● **What this task involves**
Search the material and gather each line with "family" in it.
........
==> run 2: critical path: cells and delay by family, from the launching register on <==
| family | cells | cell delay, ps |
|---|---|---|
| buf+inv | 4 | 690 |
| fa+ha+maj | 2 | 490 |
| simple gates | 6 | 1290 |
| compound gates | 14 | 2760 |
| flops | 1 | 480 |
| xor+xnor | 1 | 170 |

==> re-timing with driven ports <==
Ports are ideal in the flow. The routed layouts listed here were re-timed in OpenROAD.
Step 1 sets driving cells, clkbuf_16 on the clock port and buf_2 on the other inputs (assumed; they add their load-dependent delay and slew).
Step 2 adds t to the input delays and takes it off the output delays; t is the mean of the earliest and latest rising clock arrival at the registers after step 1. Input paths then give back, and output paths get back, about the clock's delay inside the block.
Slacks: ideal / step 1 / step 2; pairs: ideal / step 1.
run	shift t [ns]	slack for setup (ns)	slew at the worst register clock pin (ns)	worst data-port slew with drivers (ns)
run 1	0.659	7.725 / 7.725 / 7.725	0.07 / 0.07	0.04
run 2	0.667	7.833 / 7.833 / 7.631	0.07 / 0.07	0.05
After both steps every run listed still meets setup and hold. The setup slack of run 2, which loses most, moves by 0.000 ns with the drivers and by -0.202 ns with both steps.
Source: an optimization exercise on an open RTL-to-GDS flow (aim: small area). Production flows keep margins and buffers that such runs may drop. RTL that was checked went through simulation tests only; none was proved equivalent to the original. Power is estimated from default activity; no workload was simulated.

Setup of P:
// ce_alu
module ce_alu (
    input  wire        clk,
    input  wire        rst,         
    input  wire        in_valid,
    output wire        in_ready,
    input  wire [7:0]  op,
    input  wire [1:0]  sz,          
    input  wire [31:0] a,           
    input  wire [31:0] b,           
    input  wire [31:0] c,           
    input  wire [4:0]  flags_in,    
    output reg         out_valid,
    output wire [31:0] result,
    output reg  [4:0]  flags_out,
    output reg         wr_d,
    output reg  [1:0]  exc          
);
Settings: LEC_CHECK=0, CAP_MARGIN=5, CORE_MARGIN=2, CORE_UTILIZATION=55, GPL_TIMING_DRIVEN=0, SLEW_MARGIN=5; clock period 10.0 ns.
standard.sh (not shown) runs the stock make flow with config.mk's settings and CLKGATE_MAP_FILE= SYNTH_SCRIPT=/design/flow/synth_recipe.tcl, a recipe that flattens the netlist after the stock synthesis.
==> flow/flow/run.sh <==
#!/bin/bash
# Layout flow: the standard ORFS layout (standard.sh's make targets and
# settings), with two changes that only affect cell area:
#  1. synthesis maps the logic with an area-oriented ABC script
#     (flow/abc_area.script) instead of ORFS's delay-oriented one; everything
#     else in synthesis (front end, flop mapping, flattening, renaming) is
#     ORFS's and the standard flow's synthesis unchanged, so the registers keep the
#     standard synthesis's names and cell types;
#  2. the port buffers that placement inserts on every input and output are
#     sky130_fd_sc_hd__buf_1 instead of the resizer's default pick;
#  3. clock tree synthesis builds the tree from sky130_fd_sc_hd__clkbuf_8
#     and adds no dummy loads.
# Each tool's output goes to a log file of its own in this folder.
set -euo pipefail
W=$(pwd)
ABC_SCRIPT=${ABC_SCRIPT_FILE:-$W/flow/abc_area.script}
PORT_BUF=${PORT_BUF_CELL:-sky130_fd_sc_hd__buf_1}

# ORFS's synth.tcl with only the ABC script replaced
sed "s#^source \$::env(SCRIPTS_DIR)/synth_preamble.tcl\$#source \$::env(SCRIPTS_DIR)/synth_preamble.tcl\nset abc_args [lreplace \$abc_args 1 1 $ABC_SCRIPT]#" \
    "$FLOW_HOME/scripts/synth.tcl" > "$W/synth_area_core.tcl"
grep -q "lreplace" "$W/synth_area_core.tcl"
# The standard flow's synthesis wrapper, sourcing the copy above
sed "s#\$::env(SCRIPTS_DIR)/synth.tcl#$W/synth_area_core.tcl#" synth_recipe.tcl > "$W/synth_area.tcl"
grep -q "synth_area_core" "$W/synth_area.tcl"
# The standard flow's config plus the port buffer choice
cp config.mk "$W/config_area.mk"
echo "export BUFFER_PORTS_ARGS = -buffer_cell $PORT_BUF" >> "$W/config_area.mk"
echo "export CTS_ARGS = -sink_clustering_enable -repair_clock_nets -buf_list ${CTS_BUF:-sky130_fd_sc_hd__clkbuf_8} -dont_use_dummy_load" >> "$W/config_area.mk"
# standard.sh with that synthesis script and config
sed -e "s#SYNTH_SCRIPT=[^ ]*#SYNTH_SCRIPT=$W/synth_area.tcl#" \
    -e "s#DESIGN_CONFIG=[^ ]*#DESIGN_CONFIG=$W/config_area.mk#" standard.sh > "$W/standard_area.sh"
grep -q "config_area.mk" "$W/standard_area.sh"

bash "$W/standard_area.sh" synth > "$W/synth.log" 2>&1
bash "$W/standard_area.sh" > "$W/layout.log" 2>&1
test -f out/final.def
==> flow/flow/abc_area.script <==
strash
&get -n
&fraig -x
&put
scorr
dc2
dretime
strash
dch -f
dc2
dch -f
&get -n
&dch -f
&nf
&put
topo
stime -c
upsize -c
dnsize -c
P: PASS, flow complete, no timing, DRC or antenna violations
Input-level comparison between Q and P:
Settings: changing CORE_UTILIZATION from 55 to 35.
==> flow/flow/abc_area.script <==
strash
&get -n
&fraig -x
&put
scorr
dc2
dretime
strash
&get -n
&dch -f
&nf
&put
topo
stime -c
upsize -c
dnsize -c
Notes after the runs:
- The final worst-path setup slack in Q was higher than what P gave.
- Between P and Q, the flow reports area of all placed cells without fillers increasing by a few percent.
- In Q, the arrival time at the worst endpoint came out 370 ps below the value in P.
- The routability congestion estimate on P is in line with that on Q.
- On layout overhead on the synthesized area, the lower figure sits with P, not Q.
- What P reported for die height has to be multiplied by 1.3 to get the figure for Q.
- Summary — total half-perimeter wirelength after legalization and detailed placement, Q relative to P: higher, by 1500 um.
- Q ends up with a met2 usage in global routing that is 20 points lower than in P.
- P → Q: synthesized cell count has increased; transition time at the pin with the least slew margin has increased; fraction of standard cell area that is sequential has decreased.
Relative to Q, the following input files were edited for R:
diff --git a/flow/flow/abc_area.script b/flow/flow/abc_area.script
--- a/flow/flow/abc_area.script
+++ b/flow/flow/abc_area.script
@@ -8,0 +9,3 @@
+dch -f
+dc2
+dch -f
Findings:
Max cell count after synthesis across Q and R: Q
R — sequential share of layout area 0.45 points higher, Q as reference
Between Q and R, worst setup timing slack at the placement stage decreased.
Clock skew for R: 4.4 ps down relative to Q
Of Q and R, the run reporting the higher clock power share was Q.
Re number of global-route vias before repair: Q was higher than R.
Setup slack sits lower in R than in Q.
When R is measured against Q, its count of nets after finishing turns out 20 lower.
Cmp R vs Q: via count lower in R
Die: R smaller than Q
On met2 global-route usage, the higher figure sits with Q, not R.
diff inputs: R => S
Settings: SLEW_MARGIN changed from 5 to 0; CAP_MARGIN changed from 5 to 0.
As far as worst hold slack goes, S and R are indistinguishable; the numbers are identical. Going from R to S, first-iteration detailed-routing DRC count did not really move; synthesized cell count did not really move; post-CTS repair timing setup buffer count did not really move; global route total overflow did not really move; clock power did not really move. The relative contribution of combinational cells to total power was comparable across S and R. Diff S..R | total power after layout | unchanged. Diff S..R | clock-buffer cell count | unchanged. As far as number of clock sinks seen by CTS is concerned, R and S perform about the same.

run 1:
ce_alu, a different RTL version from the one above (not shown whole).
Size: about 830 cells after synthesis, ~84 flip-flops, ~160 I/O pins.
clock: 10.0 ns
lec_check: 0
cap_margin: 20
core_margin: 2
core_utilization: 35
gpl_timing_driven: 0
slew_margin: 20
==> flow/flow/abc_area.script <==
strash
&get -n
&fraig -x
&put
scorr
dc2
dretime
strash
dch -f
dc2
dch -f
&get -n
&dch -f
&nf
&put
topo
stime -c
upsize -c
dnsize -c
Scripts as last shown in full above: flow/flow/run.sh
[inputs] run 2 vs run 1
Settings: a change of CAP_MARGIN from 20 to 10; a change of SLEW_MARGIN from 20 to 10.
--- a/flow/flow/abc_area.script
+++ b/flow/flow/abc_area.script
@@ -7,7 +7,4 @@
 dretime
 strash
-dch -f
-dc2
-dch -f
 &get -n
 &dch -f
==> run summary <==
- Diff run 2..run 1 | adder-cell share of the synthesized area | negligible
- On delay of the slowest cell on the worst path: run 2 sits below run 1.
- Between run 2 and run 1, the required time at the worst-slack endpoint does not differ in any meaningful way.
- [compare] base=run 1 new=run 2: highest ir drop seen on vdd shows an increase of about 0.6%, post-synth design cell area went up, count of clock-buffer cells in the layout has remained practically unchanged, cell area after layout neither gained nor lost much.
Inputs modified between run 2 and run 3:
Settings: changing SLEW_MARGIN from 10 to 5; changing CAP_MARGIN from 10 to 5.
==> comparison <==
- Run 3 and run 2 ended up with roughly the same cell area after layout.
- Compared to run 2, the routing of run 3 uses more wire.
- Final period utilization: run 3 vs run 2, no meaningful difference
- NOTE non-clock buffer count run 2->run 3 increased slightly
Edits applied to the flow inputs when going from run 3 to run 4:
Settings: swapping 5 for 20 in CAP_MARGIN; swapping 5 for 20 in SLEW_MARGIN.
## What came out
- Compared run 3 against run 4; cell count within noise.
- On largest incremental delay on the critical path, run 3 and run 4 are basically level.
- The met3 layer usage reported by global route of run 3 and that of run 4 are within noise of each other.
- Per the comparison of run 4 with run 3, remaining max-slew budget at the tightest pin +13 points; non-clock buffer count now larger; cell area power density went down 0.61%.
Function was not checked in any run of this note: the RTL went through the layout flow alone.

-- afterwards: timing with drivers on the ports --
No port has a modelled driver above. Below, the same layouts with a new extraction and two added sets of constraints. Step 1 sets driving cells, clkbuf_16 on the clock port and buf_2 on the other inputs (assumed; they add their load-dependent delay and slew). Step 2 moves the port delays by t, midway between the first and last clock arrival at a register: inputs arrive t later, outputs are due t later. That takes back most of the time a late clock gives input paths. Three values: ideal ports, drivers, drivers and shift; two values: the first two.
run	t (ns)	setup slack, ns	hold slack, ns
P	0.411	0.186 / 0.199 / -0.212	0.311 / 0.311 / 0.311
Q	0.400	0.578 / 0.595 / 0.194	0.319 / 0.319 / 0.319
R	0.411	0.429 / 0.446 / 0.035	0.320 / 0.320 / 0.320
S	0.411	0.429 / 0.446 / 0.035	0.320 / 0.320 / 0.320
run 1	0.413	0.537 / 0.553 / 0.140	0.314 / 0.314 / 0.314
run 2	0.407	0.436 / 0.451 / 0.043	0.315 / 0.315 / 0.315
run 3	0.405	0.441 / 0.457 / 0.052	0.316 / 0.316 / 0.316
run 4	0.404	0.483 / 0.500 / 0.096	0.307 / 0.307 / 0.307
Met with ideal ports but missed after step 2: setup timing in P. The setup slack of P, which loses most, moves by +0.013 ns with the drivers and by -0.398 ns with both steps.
........
● **Answer space**
==> run 2: critical path: cells and delay by family, from the launching register on <==
| family | cells | cell delay, ps |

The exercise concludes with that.